I fully understand that finding the culprit in the firmware (if my analysis is correct...) is a difficult task, particularly in the MBED case where there are multiple players LCP (library) <==> Magic chip (firmware) <==> PC (using various drivers) in the plot.

My guess is that there is something wrong with flow-control.

> btw. What do you want to do with such a high data rate?
>(I know it is not that high, but for serial, it is pretty high :)

Actually I'm open to any kind of protocol but for MBED using the built-in USB connector, I'm not aware of any other solution than USB-serial.  Since USB-serial is a virtual protocol, it should (at least theoretically) be capable running as fast as USB can.

My application is what I call "a smarter smart card" which will (hopefully) be the first card that will deal with Microsoft's Information cards which can be as large as 50Kb.  Waiting 20 seconds for each card to appear would make the PoC a bit lame so I hope that there is a possibility to get this working.

I have a fairly advanced test-program for the serial part which I can ship in case you are interested.

02 Dec 2009

Hi Anders,

Its not entirely USB, The serial interface is coming from UART0 on the LPC1768, the other processor ('magic' chip) is using it's own UART to communicate to UART0, because there is no line driver the bus speed can be increased

, but the other processor still has to transfer the data between the UART and the USB connections.

 

I assume you're using either the SPI or I2C/S bus for this?

Wouldn't you be better using the LPC1768's USB port rather than the mbed port for this implementation?

This way you could implement a more direct connection.

 

Regards

Andy

02 Dec 2009

You may also want to look at rolf's contribution here http://mbed.org/users/rolf/notebook/hexview/ may help reduce bandwidth requirements

02 Dec 2009

Hi Andrew,

>Its not entirely USB, The serial interface is coming from UART0 on the LPC1768,
>the other processor ('magic' chip) is using it's own UART to communicate to UART0,
> because there is no line driver the bus speed can be increased
>, but the other processor still has to transfer the data between the UART and the USB connections.

Yes, I think I got that by looking at the sketch Simon did a few days ago.

>I assume you're using either the SPI or I2C/S bus for this?

I use the MBED library's Serial API which I assume is driving UART0.

>Wouldn't you be better using the LPC1768's USB port rather than the mbed port for this implementation?

Unfortuately that makes leaving MBED a more logical alternative, at least in my smart-card application which is self-contained.

>This way you could implement a more direct connection.

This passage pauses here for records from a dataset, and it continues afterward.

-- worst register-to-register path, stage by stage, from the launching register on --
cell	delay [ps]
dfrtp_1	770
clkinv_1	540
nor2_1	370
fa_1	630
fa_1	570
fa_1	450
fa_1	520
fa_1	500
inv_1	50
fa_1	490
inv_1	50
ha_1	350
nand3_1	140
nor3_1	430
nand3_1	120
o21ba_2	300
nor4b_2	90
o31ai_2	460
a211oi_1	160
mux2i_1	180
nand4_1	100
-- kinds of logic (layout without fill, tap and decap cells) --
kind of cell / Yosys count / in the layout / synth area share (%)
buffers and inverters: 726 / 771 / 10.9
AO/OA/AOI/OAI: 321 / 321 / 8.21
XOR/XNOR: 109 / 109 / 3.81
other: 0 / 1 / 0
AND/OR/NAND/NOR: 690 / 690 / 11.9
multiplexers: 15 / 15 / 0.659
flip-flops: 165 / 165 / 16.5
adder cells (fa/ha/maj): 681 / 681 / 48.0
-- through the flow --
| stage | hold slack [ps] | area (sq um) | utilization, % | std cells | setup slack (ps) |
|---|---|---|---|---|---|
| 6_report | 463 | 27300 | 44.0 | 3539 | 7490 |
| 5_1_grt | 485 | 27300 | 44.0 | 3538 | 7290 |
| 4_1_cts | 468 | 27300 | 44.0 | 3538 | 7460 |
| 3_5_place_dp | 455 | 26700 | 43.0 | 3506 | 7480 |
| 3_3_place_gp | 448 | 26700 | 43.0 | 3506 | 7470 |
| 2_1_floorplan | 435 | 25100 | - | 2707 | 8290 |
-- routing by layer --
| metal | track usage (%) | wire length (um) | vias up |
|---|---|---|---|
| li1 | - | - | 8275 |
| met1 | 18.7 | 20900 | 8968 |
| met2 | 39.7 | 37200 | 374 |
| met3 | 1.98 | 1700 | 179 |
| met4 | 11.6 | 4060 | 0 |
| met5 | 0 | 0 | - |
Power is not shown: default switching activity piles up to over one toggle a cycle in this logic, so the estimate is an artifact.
==> src/rtl/tl_phase_timer.sv <==
// Loadable phase down-counter: load wins over freeze, counting stops at zero.
module tl_phase_timer #(
  parameter int             CNT_W   = 8,
  parameter logic [CNT_W-1:0] RST_VAL = '0
) (
  input  logic             clk,
  input  logic             rst,
  input  logic             load,
  input  logic             freeze,
  input  logic [CNT_W-1:0] load_val,
  output logic             zero
);

  logic [CNT_W-1:0] count;

  always_ff @(posedge clk or posedge rst) begin
    if (rst) begin
      count <= RST_VAL;
    end else if (load) begin
      count <= load_val;
    end else if (!freeze && count != '0) begin
      count <= count - CNT_W'(1);
    end
  end

  assign zero = (count == '0);

endmodule

==> src/rtl/traffic_light_ctrl.sv <==
// N-way round-robin light controller with pedestrian walk, emergency
// preemption and flash mode. All outputs come straight from registers.
module traffic_light_ctrl
  import tl_ctrl_pkg::*;
#(
  parameter int N_DIR      = 4,
  parameter int CNT_W      = 8,
  parameter int GREEN_CYC  = 20,
  parameter int YELLOW_CYC = 4,
  parameter int ALLRED_CYC = 2,
  parameter int FLASH_CYC  = 5
) (
  input  logic                 clk,
  input  logic                 asyn_reset,
  traffic_light_ctrl_if.slave  bus
);

  localparam int DIR_W = $clog2(N_DIR);

  phase_t              phase_q, phase_n;
  logic [DIR_W-1:0]    dir_q, dir_n;
  logic                flash_q, flash_n;
  logic [N_DIR-1:0]    pend_q, pend_n;
  logic [N_DIR-1:0]    walk_q, walk_n;
  light_t [N_DIR-1:0]  light_q, light_n;

  logic                t_load, t_freeze, t_zero;
  logic [CNT_W-1:0]    t_load_val;

  tl_phase_timer #(
    .CNT_W   (CNT_W),
    .RST_VAL (CNT_W'(ALLRED_CYC - 1))
  ) u_timer (
    .clk      (clk),
    .rst      (asyn_reset),
    .load     (t_load),
    .freeze   (t_freeze),
    .load_val (t_load_val),
    .zero     (t_zero)
  );

  always_ff @(posedge clk or posedge asyn_reset) begin
    if (asyn_reset) begin
      phase_q <= ALLRED;
      dir_q   <= '0;
      flash_q <= 1'b0;
      pend_q  <= '0;
      walk_q  <= '0;
      for (int i = 0; i < N_DIR; i++) light_q[i] <= L_RED;
    end else begin
      phase_q <= phase_n;
      dir_q   <= dir_n;
      flash_q <= flash_n;
      pend_q  <= pend_n;
      walk_q  <= walk_n;
      light_q <= light_n;
    end
  end

  always_comb begin
    phase_n    = phase_q;
    dir_n      = dir_q;
    flash_n    = flash_q;
    t_load     = 1'b0;
    t_freeze   = 1'b0;
    t_load_val = '0;
    pend_n     = pend_q | bus.ped_req;
    if (!bus.en) begin
      // Flash blinks on its own timer; entry always starts on the yellow half.
      if (phase_q != FLASH) begin
        phase_n    = FLASH;
        flash_n    = 1'b0;
        t_load     = 1'b1;
        t_load_val = CNT_W'(FLASH_CYC - 1);
      end else if (t_zero) begin
        flash_n    = ~flash_q;
        t_load     = 1'b1;
        t_load_val = CNT_W'(FLASH_CYC - 1);
      end
    end else begin
      case (phase_q)
        ALLRED: begin
          if (t_zero) begin
            t_load = 1'b1;
            if (bus.emergency) begin
              phase_n = EMG_GREEN;
              dir_n   = bus.emg_dir;
            end else begin
              phase_n    = GREEN;
              t_load_val = CNT_W'(GREEN_CYC - 1);
            end
          end
        end
        GREEN: begin
          if (bus.emergency && bus.emg_dir == dir_q) begin
            phase_n = EMG_GREEN;
            t_load  = 1'b1;
          end else if (bus.emergency || t_zero) begin
            phase_n    = YELLOW;
            t_load     = 1'b1;
            t_load_val = CNT_W'(YELLOW_CYC - 1);
          end
        end
        YELLOW: begin
          if (t_zero) begin
            phase_n    = ALLRED;
            dir_n      = DIR_W'(next_dir(32'(dir_q), N_DIR));
            t_load     = 1'b1;
            t_load_val = CNT_W'(ALLRED_CYC - 1);
          end
        end
        EMG_GREEN: begin
          if (!bus.emergency) begin
            phase_n    = YELLOW;
            t_load     = 1'b1;
            t_load_val = CNT_W'(YELLOW_CYC - 1);
          end else begin
            t_freeze = 1'b1;
          end
        end
        default: begin
          phase_n    = ALLRED;
          dir_n      = '0;
          t_load     = 1'b1;
          t_load_val = CNT_W'(ALLRED_CYC - 1);
        end
      endcase
    end
    // A press on the green-entry edge itself is kept for the next green.
    if (phase_n == GREEN && phase_q != GREEN) pend_n[dir_n] = bus.ped_req[dir_n];
  end

  always_comb begin
    walk_n = '0;
    if (phase_n == GREEN) begin
      if (phase_q == GREEN) walk_n = walk_q;
      else                  walk_n[dir_n] = pend_q[dir_n];
    end
    for (int i = 0; i < N_DIR; i++) begin
      light_n[i] = L_RED;
      case (phase_n)
        GREEN, EMG_GREEN: if (DIR_W'(i) == dir_n) light_n[i] = L_GREEN;
        YELLOW:           if (DIR_W'(i) == dir_n) light_n[i] = L_YELLOW;
        FLASH:            light_n[i] = flash_n ? L_OFF : L_YELLOW;
        default:          light_n[i] = L_RED;
      endcase
    end
  end

  assign bus.light      = light_q;
  assign bus.active_dir = dir_q;
  assign bus.ped_walk   = walk_q;
  assign bus.phase      = phase_q;

endmodule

I started this way with LUFA and AT91USBKEY (AVR) but I liked what I saw at MBED so I hope that it is possible to increase speed a bit and most of all making the communication reliable.

Regards
Anders

02 Dec 2009

Just to clarify.. Are the problems with sending data, receiving data or both? (with respect to the mbed).

02 Dec 2009

On the highest setting both directions seems unreliable.
Uplink is though the one which seems to be most in trouble because it is slow and clogs up, and even manages to bring the magic chip/firmware down.

/anders

02 Dec 2009

during the debugging I also temporarily introduced async channel operation and then the symptoms got worse.  My app won't need async channels but I'm sure there are plenty of logging apps that could use it.

15 Mar 2011

hi everyone,

I am seshu, recently I bought a IC-LG 21-bit optical position encoder which sends serial data out (rs-485), Now I am just wondering whether I can read these rs-485 data into mbed or not..

can anyone suggest me how it fix it.

Another alternative is it can also send the parallel data out but I am more concentrating on the length of the wires.